Zum anderen führen wir mit externen Förderinnen und Förderern sowie Praxispartnerinnen und Praxispartnern gleich zwei neue Studiengänge ein, in denen wir zukünftigen Change Agents einen Rahmen bieten wollen, Nachhaltigkeitskompetenzen in problemlöseorientierten, inter- und transdisziplinären und eng mit der Praxis verknüpften Lernräumen zu ermöglichen.
Wie setzen Sie in Ihrem Alltag Nachhaltigkeit um?
Im Alltag gilt das gleiche Prinzip wie auch in meinem Arbeitsleben: Die zentrale Frage ist, wie kann ich meinen ökologischen Fußabdruck minimieren und gleichzeitig meinen nachhaltigen Handabdruck, also die Wirkung, die mein Handeln erzielt, maximieren. Dies versuche ich, wenn nicht in allen dann in möglichst vielen Entscheidungen im Privatleben zu berücksichtigen. Sei es bei Konsum oder auch Nicht-Konsumfragen, in der Ernährung, der Mobilität oder im ehrenamtlichen Engagement. Und wie bei allen Menschen gelingt mir das manchmal besser und manchmal nicht so gut. Am Ende des Tages versuche ich aber auf den wunderbaren Musiker Frank Turner zu hören: "Be more kind" (Anm. d. Red.: Titel eines Liedes und auch Albums von Frank Turner; Titel auf Deutsch: Sei freundlicher).
Was ist Ihrer Meinung nach die Stärke oder das Potenzial der vom Bundesministerium für Bildung und Forschung (BMBF) geförderten BNE-Kampagne?

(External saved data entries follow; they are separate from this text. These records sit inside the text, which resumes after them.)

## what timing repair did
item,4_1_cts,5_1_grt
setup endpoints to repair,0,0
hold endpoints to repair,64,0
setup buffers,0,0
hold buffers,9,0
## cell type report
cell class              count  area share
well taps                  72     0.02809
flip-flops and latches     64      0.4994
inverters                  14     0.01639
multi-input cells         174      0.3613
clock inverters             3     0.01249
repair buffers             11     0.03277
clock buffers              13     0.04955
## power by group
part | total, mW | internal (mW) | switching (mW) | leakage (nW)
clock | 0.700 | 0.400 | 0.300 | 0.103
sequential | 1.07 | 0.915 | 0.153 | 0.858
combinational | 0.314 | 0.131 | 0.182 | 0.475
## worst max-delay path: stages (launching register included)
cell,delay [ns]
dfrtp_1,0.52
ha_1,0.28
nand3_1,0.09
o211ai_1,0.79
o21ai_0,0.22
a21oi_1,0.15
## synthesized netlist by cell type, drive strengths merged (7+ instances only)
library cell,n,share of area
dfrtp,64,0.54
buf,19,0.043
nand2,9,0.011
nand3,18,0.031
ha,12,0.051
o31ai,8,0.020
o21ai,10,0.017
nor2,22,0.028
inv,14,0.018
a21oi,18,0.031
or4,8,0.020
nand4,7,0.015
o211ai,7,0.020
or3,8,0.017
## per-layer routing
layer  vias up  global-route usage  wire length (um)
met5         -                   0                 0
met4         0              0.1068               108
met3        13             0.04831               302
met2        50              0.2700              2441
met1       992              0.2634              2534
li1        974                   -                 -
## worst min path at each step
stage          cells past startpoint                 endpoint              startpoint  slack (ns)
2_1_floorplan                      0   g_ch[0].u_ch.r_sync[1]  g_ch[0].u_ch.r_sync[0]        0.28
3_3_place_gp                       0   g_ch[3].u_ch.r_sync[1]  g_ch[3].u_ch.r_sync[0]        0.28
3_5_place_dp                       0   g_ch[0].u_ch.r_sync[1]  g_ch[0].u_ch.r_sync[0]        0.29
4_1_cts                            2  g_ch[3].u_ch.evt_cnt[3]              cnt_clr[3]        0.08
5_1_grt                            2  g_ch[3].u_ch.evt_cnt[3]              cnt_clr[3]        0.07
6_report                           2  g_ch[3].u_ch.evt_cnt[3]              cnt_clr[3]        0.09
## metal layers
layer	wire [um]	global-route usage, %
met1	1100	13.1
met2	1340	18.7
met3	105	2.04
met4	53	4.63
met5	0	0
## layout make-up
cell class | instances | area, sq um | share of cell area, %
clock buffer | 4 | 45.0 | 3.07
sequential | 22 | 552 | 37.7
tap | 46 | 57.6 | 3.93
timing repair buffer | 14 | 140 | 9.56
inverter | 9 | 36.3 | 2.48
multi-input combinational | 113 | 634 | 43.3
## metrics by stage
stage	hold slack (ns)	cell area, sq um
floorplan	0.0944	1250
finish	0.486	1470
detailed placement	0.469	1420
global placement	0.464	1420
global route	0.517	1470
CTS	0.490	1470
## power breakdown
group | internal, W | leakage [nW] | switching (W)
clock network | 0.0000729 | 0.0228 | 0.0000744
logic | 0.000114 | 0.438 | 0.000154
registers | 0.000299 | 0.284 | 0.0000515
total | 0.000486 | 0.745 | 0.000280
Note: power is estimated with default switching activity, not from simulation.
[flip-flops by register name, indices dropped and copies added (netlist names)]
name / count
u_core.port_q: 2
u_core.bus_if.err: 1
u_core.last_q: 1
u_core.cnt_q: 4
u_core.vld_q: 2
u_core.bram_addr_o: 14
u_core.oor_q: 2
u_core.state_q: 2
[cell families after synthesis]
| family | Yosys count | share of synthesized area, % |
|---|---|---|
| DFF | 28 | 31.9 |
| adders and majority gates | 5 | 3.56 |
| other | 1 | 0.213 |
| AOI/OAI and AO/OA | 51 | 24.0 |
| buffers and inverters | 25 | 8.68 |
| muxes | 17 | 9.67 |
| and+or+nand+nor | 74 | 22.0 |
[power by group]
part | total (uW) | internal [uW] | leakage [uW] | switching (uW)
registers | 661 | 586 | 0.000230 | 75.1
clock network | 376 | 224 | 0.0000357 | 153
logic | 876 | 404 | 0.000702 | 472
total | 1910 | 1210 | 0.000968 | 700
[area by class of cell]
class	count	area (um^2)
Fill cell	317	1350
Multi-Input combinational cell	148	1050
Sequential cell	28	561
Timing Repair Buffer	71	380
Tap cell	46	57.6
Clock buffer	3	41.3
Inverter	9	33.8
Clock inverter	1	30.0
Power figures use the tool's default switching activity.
`config.mk`:
```
export PLATFORM = sky130hd
export DESIGN_NAME = tpu_mac_dot_sched
export DESIGN_NICKNAME = d
export VERILOG_FILES = /design/src/rtl/tpu_mac_dot_sched.sv
export SDC_FILE = /design/constraint.sdc
export NUM_CORES = 1
export LEC_CHECK = 0
export ABC_AREA = 1
export BUFFER_PORTS_ARGS = -buffer_cell sky130_fd_sc_hd__buf_2
export CORE_UTILIZATION = 30
export CTS_CLUSTER_DIAMETER = 80
export DETAILED_ROUTE_END_ITERATION = 10
export SYNTH_ARGS = -nofsm -noshare
export SYNTH_HDL_FRONTEND = slang
export SYNTH_SLANG_ARGS = --single-unit
```
`constraint.sdc`:
```
create_clock -name clk -period 3.2 [get_ports clk]
set_input_delay 0 -clock clk [delete_from_list [all_inputs] [get_ports clk]]
set_output_delay 0 -clock clk [all_outputs]
set_load 0.005 [all_outputs]
```
`src/rtl/tpu_mac_dot_sched.sv`:
```
// Round-robin scheduler that time-shares one MAC among NUM_REQ dot-product requesters.
// Optional watchdog abort on a silent MAC is enabled by defining TPU_SCHED_TIMEOUT_EN.
module tpu_mac_dot_sched #(
    parameter int NUM_REQ     = 4,
    parameter int LEN_W       = 8,
    parameter int TIMEOUT_CYC = 16
) (
    input  logic                       clk,
    input  logic                       rst_n,
    input  logic [NUM_REQ-1:0]         req_i,
    input  logic [NUM_REQ*LEN_W-1:0]   req_len_i,
    input  logic [NUM_REQ*3-1:0]       req_dtype_i,
    output logic [NUM_REQ-1:0]         grant_o,
    input  logic                       op_valid_i,
    output logic                       op_ready_o,
    input  logic [15:0]                op_a_i,
    input  logic [15:0]                op_b_i,
    output logic                       done_valid_o,
    input  logic                       done_ready_i,
    output logic [31:0]                done_data_o,
    output logic [$clog2(NUM_REQ)-1:0] done_id_o,
    output logic                       done_err_o,
    output logic                       mac_enable_o,
    output logic [2:0]                 mac_dtype_o,
    output logic [15:0]                mac_a_o,
    output logic [15:0]                mac_b_o,
    output logic [31:0]                mac_c_o,
    output logic                       mac_valid_in_o,
    input  logic [31:0]                mac_result_i,
    input  logic                       mac_valid_out_i,
    input  logic                       mac_ready_i
);

    localparam int IDW = $clog2(NUM_REQ);

    localparam logic [2:0] S_IDLE  = 3'd0;
    localparam logic [2:0] S_LOAD  = 3'd1;
    localparam logic [2:0] S_ISSUE = 3'd2;
    localparam logic [2:0] S_WAIT  = 3'd3;
    localparam logic [2:0] S_DONE  = 3'd4;

    logic [2:0]         state_q, state_d;
    logic [NUM_REQ-1:0] grant_q, grant_d;
    logic [IDW-1:0]     owner_q, owner_d;
    logic [IDW-1:0]     ptr_q, ptr_d;
    logic [LEN_W-1:0]   len_q, len_d;
    logic [LEN_W-1:0]   count_q, count_d;
    logic [2:0]         dtype_q, dtype_d;
    logic [15:0]        a_q, a_d;
    logic [15:0]        b_q, b_d;
    logic [31:0]        acc_q, acc_d;
    logic               done_valid_q, done_valid_d;
    logic [31:0]        done_data_q, done_data_d;

`ifdef TPU_SCHED_TIMEOUT_EN
    localparam int TW = $clog2(TIMEOUT_CYC + 1);
    logic [TW-1:0] tcnt_q, tcnt_d;
    logic          done_err_q, done_err_d;
`endif

    // Rotating priority search: first requester at or after ptr_q, wrapping.
    logic           arb_found;
    logic [IDW-1:0] arb_sel;
    logic [IDW-1:0] cand;
    always_comb begin
        arb_found = 1'b0;
        arb_sel   = '0;
        cand      = '0;
        for (int k = 0; k < NUM_REQ; k++) begin
            cand = IDW'((int'(ptr_q) + k) % NUM_REQ);
            if (!arb_found && req_i[cand]) begin
                arb_found = 1'b1;
                arb_sel   = cand;
            end
        end
    end

    logic [LEN_W-1:0] sel_len;
    logic [2:0]       sel_dtype;
    assign sel_len   = req_len_i[int'(arb_sel)*LEN_W +: LEN_W];
    assign sel_dtype = req_dtype_i[int'(arb_sel)*3 +: 3];

    always_comb begin
        state_d      = state_q;
        grant_d      = grant_q;
        owner_d      = owner_q;
        ptr_d        = ptr_q;
        len_d        = len_q;
        count_d      = count_q;
        dtype_d      = dtype_q;
        a_d          = a_q;
        b_d          = b_q;
        acc_d        = acc_q;
        done_valid_d = done_valid_q;
        done_data_d  = done_data_q;
`ifdef TPU_SCHED_TIMEOUT_EN
        tcnt_d       = tcnt_q;
        done_err_d   = done_err_q;
`endif
        case (state_q)
            S_IDLE: begin
                if (arb_found) begin
                    grant_d          = '0;
                    grant_d[arb_sel] = 1'b1;
                    owner_d          = arb_sel;
                    ptr_d            = (int'(arb_sel) == NUM_REQ - 1) ? '0 : arb_sel + IDW'(1);
                    len_d            = sel_len;
                    dtype_d          = sel_dtype;
                    acc_d            = '0;
                    count_d          = '0;
                    // Empty jobs skip the MAC entirely and report a zero sum.
                    if (sel_len == '0) begin
                        state_d      = S_DONE;
                        done_valid_d = 1'b1;
                        done_data_d  = '0;
                    end else begin
                        state_d      = S_LOAD;
                    end
                end
            end
            S_LOAD: begin
                if (op_valid_i) begin
                    a_d     = op_a_i;
                    b_d     = op_b_i;
                    state_d = S_ISSUE;
                end
            end
            S_ISSUE: begin
                if (mac_ready_i) begin
                    state_d = S_WAIT;
`ifdef TPU_SCHED_TIMEOUT_EN
                    tcnt_d  = '0;
`endif
                end
            end
            S_WAIT: begin
                if (mac_valid_out_i) begin
                    acc_d   = mac_result_i;
                    count_d = count_q + LEN_W'(1);
                    if (count_q + LEN_W'(1) == len_q) begin
                        state_d      = S_DONE;
                        done_valid_d = 1'b1;
                        done_data_d  = mac_result_i;
                    end else begin
                        state_d = S_LOAD;
                    end
                end
`ifdef TPU_SCHED_TIMEOUT_EN
                else if (tcnt_q == TW'(TIMEOUT_CYC - 1)) begin
                    state_d      = S_DONE;
                    done_valid_d = 1'b1;
                    done_data_d  = acc_q;
                    done_err_d   = 1'b1;
                end else begin
                    tcnt_d = tcnt_q + TW'(1);
                end
`endif
            end
            S_DONE: begin
                // Grant is released here so the next arbitration starts from IDLE.
                if (done_ready_i) begin
                    state_d      = S_IDLE;
                    grant_d      = '0;
                    done_valid_d = 1'b0;
`ifdef TPU_SCHED_TIMEOUT_EN
                    done_err_d   = 1'b0;
`endif
                end
            end
            default: state_d = S_IDLE;
        endcase
    end

    always_ff @(posedge clk or negedge rst_n) begin
        if (!rst_n) begin
            state_q      <= S_IDLE;
            grant_q      <= '0;
            owner_q      <= '0;
            ptr_q        <= '0;
            len_q        <= '0;
            count_q      <= '0;
            dtype_q      <= '0;
            a_q          <= '0;
            b_q          <= '0;
            acc_q        <= '0;
            done_valid_q <= 1'b0;
            done_data_q  <= '0;
`ifdef TPU_SCHED_TIMEOUT_EN
            tcnt_q       <= '0;
            done_err_q   <= 1'b0;
`endif
        end else begin
            state_q      <= state_d;
            grant_q      <= grant_d;
            owner_q      <= owner_d;
            ptr_q        <= ptr_d;
            len_q        <= len_d;
            count_q      <= count_d;
            dtype_q      <= dtype_d;
            a_q          <= a_d;
            b_q          <= b_d;
            acc_q        <= acc_d;
            done_valid_q <= done_valid_d;
            done_data_q  <= done_data_d;
`ifdef TPU_SCHED_TIMEOUT_EN
            tcnt_q       <= tcnt_d;
            done_err_q   <= done_err_d;
`endif
        end
    end

    assign grant_o        = grant_q;
    assign op_ready_o     = (state_q == S_LOAD);
    assign done_valid_o   = done_valid_q;
    assign done_data_o    = done_data_q;
    assign done_id_o      = owner_q;
    assign mac_enable_o   = (state_q != S_IDLE);
    assign mac_dtype_o    = dtype_q;
    assign mac_a_o        = a_q;
    assign mac_b_o        = b_q;
    assign mac_c_o        = acc_q;
    assign mac_valid_in_o = (state_q == S_ISSUE) && mac_ready_i;
`ifdef TPU_SCHED_TIMEOUT_EN
    assign done_err_o     = done_err_q;
`else
    assign done_err_o     = 1'b0;
`endif

endmodule

```
==> metrics.csv <==
metric,value,unit
dr_total_vias,6049,
netlist_area,0.00619,mm^2
fmax,358,MHz
finalSetupViolCount,0,
endpoint_kind,flip-flop,
rsz0062_at_grt,false,
avgSynthCellArea,8.41,um^2
internal-power,0.00517,W
ys_seq_area_share,51.4,%
worstSetupStartpointType,flip-flop,
crit_top_cell,nand2_1,
cp_max_fo,26,
cpLargestDelayFamily,simple AND/OR/NAND/NOR gates,
wl_per_cell,13.7,um
first_iter_violations,254,
hold_depth,5,
die_h,146,um
cts_tree,built,
critPathMaxStageDelay,0.49,ns
antenna_cells,0,
clock_latency,0.42,ns
grt_max_degree,65,
fin_nets,1172,
peakVddDrop,0.509,mV
synth_nets,859,
fin_setup_tns,0,ns
hold_viol,0,
slowest_stage,dfrtp_2,
cts_made_buffers,17,
rows,52,
tightest_slew,0.858,ns
switching_power,0.00357,W
seqPwrFrac,27.4,%
instances_no_fill,1332,
fin_crit,2.79,ns
holdPathEnd,len_q[1],
rr_startpoint,ptr_q[0],
worst_slack,0.406,ns
final.setup_skew,0.0181,ns
dpl.hpwl,12100,um
hold_path.class,in -> reg,
remaining_drc_errors,0,
area_delta_synth_final,48.4,%
reg2regPathDepth,19,
max_cap_violations,0,
path_cells,inv_6 > nand2_1 > nand2_2 > nand2_1 > inv_1 > nor2_2 > nand3_4 > nand3_4 > nand2_1 > nand3_1 > nand2_1 > nand2_1 > nor2_1 > nand2_1 > nand2_2 > buf_6 > nand3_1 > nand2_1 > nand2_1,
p_clk_share,24.2,%
rrSetupSlack,0.41,ns
ios,228,
clk_pin_slew_worst_paths,0.06,ns
pwr-share-comb,48.5,%
htreeDepth,4,
die_area,0.0212,mm^2
place_ws,0.198,ns
nFillCells,1959,
synth_cells,736,
place.gp.congestion,0.805,
firstDrtPassIters,4,
wl,18200,um
leakagePower,5.04,nW
ys_ff_latch,127,
viasPerCell,4.54,
swShare,40.8,%
worstHoldStart,req_len_i[17],
core,0.0202,mm^2
antenna_left,0,
clock_path_buffers,2,
port-buffer-count,226,
root_buffer,clkbuf_16,
final_max_slew_viol_count,0,
grt_pass1_wl,30200,um
clock-sinks,127,
grt.overflow.total,0,
initial_core_util,30.6,%
final_cell_mix,"264 x nand2_1, 225 x buf_2, 126 x dfrtp_1, 89 x dlygate4sd3_1, 63 x inv_1",
antenna_found_initial,1,
ys_types,35,
slew-limit-headroom,42.8,%
startpoint,ptr_q[0],
dp.cells,1209,
final_common_cell,nand2_1,
min_period_over_period,87.3,%
fin_util,45.4,%
powerDensity,951,mW/mm^2
criticalPathCategory,reg -> reg,
dieWidth,146,um
required,3.50,ns
gr-usage-all-layers,17.7,%
cp_num_buf_inv,3,
yosys_warnings,0,
critPathArrivalTime,3.09,ns
worstReg2RegEnd,state_q[0],
status,completed,
grt_pass1_vias,6009,
drive_above_1_share,30.5,%
## layer usage
metal	track usage [%]	up-vias	part of all wire [%]
met5	0	-	0.044
met2	28.8	202	46
met3	5.05	23	6.7
li1	-	3003	-
met1	22.8	2819	46
met4	5.37	2	1.5
## final cells by class
type / count / area (um^2) / share of cell area (%)
sequential: 127 / 3180 / 34.6
multi-input combinational: 508 / 2620 / 28.5
clock inverter: 14 / 204 / 2.22
tap: 270 / 338 / 3.68
timing repair buffer: 328 / 2150 / 23.4
clock buffer: 18 / 439 / 4.78
inverter: 67 / 256 / 2.79
## worst reg2reg max path, delay by kind of cell (launching register included)
family / cells / cell delay (ns)
AND/OR/NAND/NOR: 16 / 1.73
flip-flops: 1 / 0.49
buffers and inverters: 3 / 0.46
## power by group through the flow
stage	Clock [W]	Combinational [W]	Sequential [W]
4_1_cts	0.00218	0.00417	0.00239
5_1_grt	0.00224	0.00478	0.00246
3_5_place_dp	0	0.00383	0.00241
2_1_floorplan	0	0.00258	0.00241
3_3_place_gp	0	0.00379	0.00240
6_report	0.00211	0.00423	0.00239
## flip-flops by register name, summed over array words and instances, names as in the netlist
| signal | flops |
|---|---|
| done_id_o | 2 |
| done_valid_o | 1 |
| state_q | 3 |
| count_q | 8 |
| grant_o | 4 |
| mac_c_o | 32 |
| mac_b_o | 16 |
| ptr_q | 2 |
| mac_dtype_o | 3 |
| done_data_o | 32 |
| mac_a_o | 16 |
| len_q | 8 |
## timing repair
item                       CTS  global route
hold buffers                89             0
setup buffers                0             0
setup endpoints to repair    0            37
hold endpoints to repair   171             0
gates resized for setup      0             4
## kinds of logic after synthesis
| family | after synthesis | share of synthesized area (%) |
|---|---|---|
| flip-flops | 127 | 51.4 |
| multiplexers | 33 | 5.99 |
| AO/OA/AOI/OAI | 42 | 3.92 |
| AND/OR/NAND/NOR | 414 | 29.0 |
| XOR/XNOR | 11 | 1.56 |
| adder cells (fa/ha/maj) | 5 | 1.01 |
| other | 1 | 0.0606 |
| buffers and inverters | 103 | 7.12 |
## worst max path at each step
stage | cells past startpoint | endpoint
global route | 19 | state_q[0]
global placement | 18 | done_data_o[11]
floorplan | 21 | done_data_o[0]
detailed placement | 18 | done_data_o[3]
CTS | 18 | done_data_o[3]
finish | 19 | state_q[0]
## stage by stage
stage	hold WS, ns	instance area [um^2]	total power [W]
after floorplan	-0.296	6190	0.00499
after global placement	0.164	7610	0.00619
after detailed placement	0.169	7610	0.00624
after CTS	0.00111	9140	0.00874
after global routing	0.0463	9180	0.00947
final	0.0191	9180	0.00873
## cells in the mapped netlist
library cell	number	share of area, %
nor2_4	1	0.18
nand3_1	27	2.2
nand3_4	3	0.85
conb_1	1	0.061
or2_2	1	0.10
nand4_1	51	5.2
o221ai_1	1	0.14
xor2_1	4	0.57
o2111ai_1	1	0.14
mux2_2	32	5.8
clkbuf_1	18	1.1
inv_2	3	0.18
ha_1	5	1.0
nand2_1	264	16
o21ai_0	27	2.2
inv_6	1	0.14
inv_1	63	3.8
nand2_2	5	0.51
o21bai_1	3	0.36
dfrtp_1	127	51
o31ai_1	1	0.12
o22ai_1	5	0.51
buf_1	3	0.18
buf_6	4	0.73
xnor2_1	7	0.99
nor2_1	57	3.5
nand3_2	1	0.16
buf_4	2	0.24
o21a_1	1	0.12
nor2_2	2	0.20
buf_2	9	0.73
nor3_1	2	0.16
o21ai_2	1	0.14
mux2i_1	1	0.16
a31oi_1	2	0.20
Power figures use the tool's default switching activity.
==> config.mk <==
export PLATFORM = sky130hd
export DESIGN_NAME = if_fetch
export DESIGN_NICKNAME = d
export VERILOG_FILES = /design/src/rtl/if_fetch.sv
export SDC_FILE = /design/constraint.sdc
export NUM_CORES = 1
export LEC_CHECK = 0
export BUFFER_PORTS_ARGS = -buffer_cell sky130_fd_sc_hd__buf_2
export CORE_MARGIN = 3
export CORE_UTILIZATION = 54
export CTS_CLUSTER_DIAMETER = 200
export DETAILED_ROUTE_END_ITERATION = 8
export PLACE_DENSITY = 0.8
export SLEW_MARGIN = 20
export SYNTH_ARGS = -nofsm -noshare
export SYNTH_HDL_FRONTEND = slang
export SYNTH_SLANG_ARGS = --single-unit
==> constraint.sdc <==
create_clock -name clk -period 2.7 [get_ports clk]
set_clock_uncertainty 0.15 [all_clocks]
set_input_delay 0.405 -clock clk [delete_from_list [all_inputs] [get_ports clk]]
set_output_delay 0.405 -clock clk [all_outputs]
set_load 0.02 [all_outputs]
==> src/rtl/if_fetch.sv <==
// if_fetch: instruction-fetch stage. Four byte reads per instruction,
// assembled little-endian and handed to ID over valid/ready.
module if_fetch #(
  parameter logic [31:0] RESET_PC = 32'h0000_0000
) (
  input  logic        clk,
  input  logic        rst,
  output logic        if_request_o,
  output logic [31:0] if_addr_o,
  input  logic        if_grant_i,
  input  logic [7:0]  mem_data_i,
  input  logic        branch_flag_i,
  input  logic [31:0] branch_target_i,
  output logic        inst_valid_o,
  output logic [31:0] inst_o,
  output logic [31:0] inst_pc_o,
  input  logic        id_ready_i
);

  localparam logic [0:0] FETCH = 1'b0;
  localparam logic [0:0] HOLD  = 1'b1;

  logic [0:0]  state;
  logic [31:0] pc;
  logic [2:0]  issue_cnt;
  logic        pend;
  logic [1:0]  pend_idx;
  logic [31:0] asm_buf;

  logic accept;
  logic capture;
  logic last_byte;
  logic handshake;

  assign if_request_o = !rst
                     && !branch_flag_i
                     && (state == FETCH)
                     && (issue_cnt < 3'd4);

  assign if_addr_o = pc + {29'd0, issue_cnt};

  assign accept    = if_request_o && if_grant_i;
  // a byte landing in a branch cycle belongs to the old stream
  assign capture   = pend && !branch_flag_i;
  assign last_byte = capture && (pend_idx == 2'd3);
  assign handshake = inst_valid_o && id_ready_i;

  always_ff @(posedge clk) begin
    if (rst) begin
      state        <= FETCH;
      pc           <= RESET_PC;
      issue_cnt    <= 3'd0;
      pend         <= 1'b0;
      pend_idx     <= 2'd0;
      asm_buf      <= 32'd0;
      inst_valid_o <= 1'b0;
      inst_o       <= 32'd0;
      inst_pc_o    <= 32'd0;
    end else if (branch_flag_i) begin
      state        <= FETCH;
      pc           <= branch_target_i;
      issue_cnt    <= 3'd0;
      pend         <= 1'b0;
      inst_valid_o <= 1'b0;
    end else begin
      pend <= accept;
      if (accept) begin
        issue_cnt <= issue_cnt + 3'd1;
        pend_idx  <= issue_cnt[1:0];
      end
      if (capture) begin
        asm_buf[{pend_idx, 3'b000} +: 8] <= mem_data_i;
      end
      unique case (state)
        FETCH: begin
          if (last_byte) begin
            state        <= HOLD;
            inst_o       <= {mem_data_i, asm_buf[23:0]};
            inst_pc_o    <= pc;
            inst_valid_o <= 1'b1;
          end
        end
        HOLD: begin
          if (handshake) begin
            state        <= FETCH;
            pc           <= pc + 32'd4;
            issue_cnt    <= 3'd0;
            inst_valid_o <= 1'b0;
          end
        end
        default: state <= FETCH;
      endcase
    end
  end

endmodule

# After elaboration in Yosys (flattened, before gate mapping)
# Cells that the tools add are included.
[totals] ff_bits=136 latchBits=0 ram_bits=0 romBits=0 inputBits=45 word_cells=51 n_memories=0
[classes] n_addsub=4 mul=0 div_mod_pow=0 order_cmp=1 n_eq_ne=3 shifts=2 muxes=13 n_bitwise=2 reduce_logical=17
[ops] cell="two-way mux 32 bit" n=3
[ops] cell="adder 32 x 3 -> 32 bit" n=1
[ops] cell="adder 32 x 3 -> 32 bit, second input constant" n=1
[ops] cell="bitwise mux 32 bit" n=1
[ops] cell="variable shift 8 x 7 -> 32 bit, first input constant" n=1
[ops] cell="indexed part select 8 x 7 -> 32 bit" n=1
[ops] cell="two-way mux 3 bit" n=3
[ops] cell="AND reduction 2 bit" n=4
[ops] cell="logical AND 1 bit" n=7
[ops] cell="negator 5 -> 7 bit" n=1
[ops] cell="two-way mux 1 bit" n=4
[ops] cell="one-hot mux 1 bit (2 select lines)" n=2
[ops] cell="nonzero test 2 bit" n=2
[ops] cell="adder 3 x 1 -> 3 bit, second input constant" n=1
[ops] cell="less-than comparator 3 bit, second input constant" n=1
[ops] cell="AND reduction 3 bit" n=1
[ops] cell="equality test 2 bit, second input constant" n=1
[ops] cell="logical NOT 1 bit" n=2
[ops] cell="inequality test 2 x 1 -> 1 bit, second input constant" n=1
[ops] cell="inequality test 2 bit, second input constant" n=1
[ops] cell="inverter 1 bit" n=2
[ops] cell="OR reduction 2 bit" n=1

# Longest topological paths before layout
[depth] word_depth=8 mapped_depth=6

# Least setup slack after synthesis
# No wires, ideal clock.
[synth_timing] kind="flip-flop to output port" start="reg pc[2]" end="out if_addr_o[21]" arrival_time_ns=1.963 required_ns=2.145 path_slack_ns=0.182 path_stages_with_launch=6 path_buffers=0 cell_sequence="dfxtp_1 -> ha_1 -> a21oi_1 -> a211oi_1 -> nand3_1 -> xnor2_1"
[synth_between] elab_chain_len=1
[synth_rtl] item="start, declared" line="24" text="logic [31:0] pc;"
[synth_rtl] item="start signal, assigned" line="61" text="pc <= branch_target_i;"
[synth_rtl] item="start signal, assigned" line="86" text="pc <= pc + 32'd4;"
[synth_rtl] item="adder 32 x 3 -> 32 bit" line="40" text="assign if_addr_o = pc + {29'd0, issue_cnt};"
[synth_rtl] item="end, declared" line="9" text="output logic [31:0] if_addr_o,"
# No other way between the ends.

# Final worst setup path
[layout_timing] start="reg pc[2]" end="out if_addr_o[27]"
# The elaborated chain is that of the path after synthesis.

Die Kampagne trägt, so hoffe ich sehr, dazu bei, die Anliegen und die Potentiale von BNE noch stärker in die Mitte der Gesellschaft zu tragen und möglichst viele Akteurinnen und Akteure aus allen Bildungsbereichen zum Mitmachen zu begeistern. Jede Stimme, jede Aktivität zählt hier!
Drei Dinge für die Zukunft
Mein Tipp für andere
Wir alle können unseren Beitrag leisten: Die kleinen Veränderungen sind es, die Großes erst ermöglicht haben. Insofern: Tut euch mit anderen zusammen und macht einfach! Möglichkeiten, sich einzubringen, gibt es genug.
Meine Vision für 2030 und 2050
Ich möchte gar nicht über 2050 nachdenken, denn ich glaube nicht, dass wir die Zeit haben (und ich habe sicher nicht die Geduld) über notwendige Veränderungen nachzudenken, die sich erst in 30 Jahren zeigen. Für 2030 wünsche ich mir eine Gesellschaft, in der BNE als Leitbild in allen Bildungsinstitutionen angekommen ist und gelebt wird – in einer Gesellschaft, die innerhalb der planetaren Grenzen zu leben gelernt hat und merkt, welch Gewinn ein solches Leben sein kann.
Mein dringlichstes Nachhaltigkeitsziel
Nummer 4 "hochwertige Bildung" (Anm. d. Red.: 17 globale Nachhaltigkeitsziele wurden 2015 in der Agenda 2030 definiert) steht für mich an erster Stelle. Bildung kann zwar nicht die Versäumnisse an anderer Stelle heilen, aber ohne hochwertige und auf ein nachhaltiges Leben ausgerichtete Bildung werden wir die anderen Nachhaltigkeitsziele nicht erreichen können.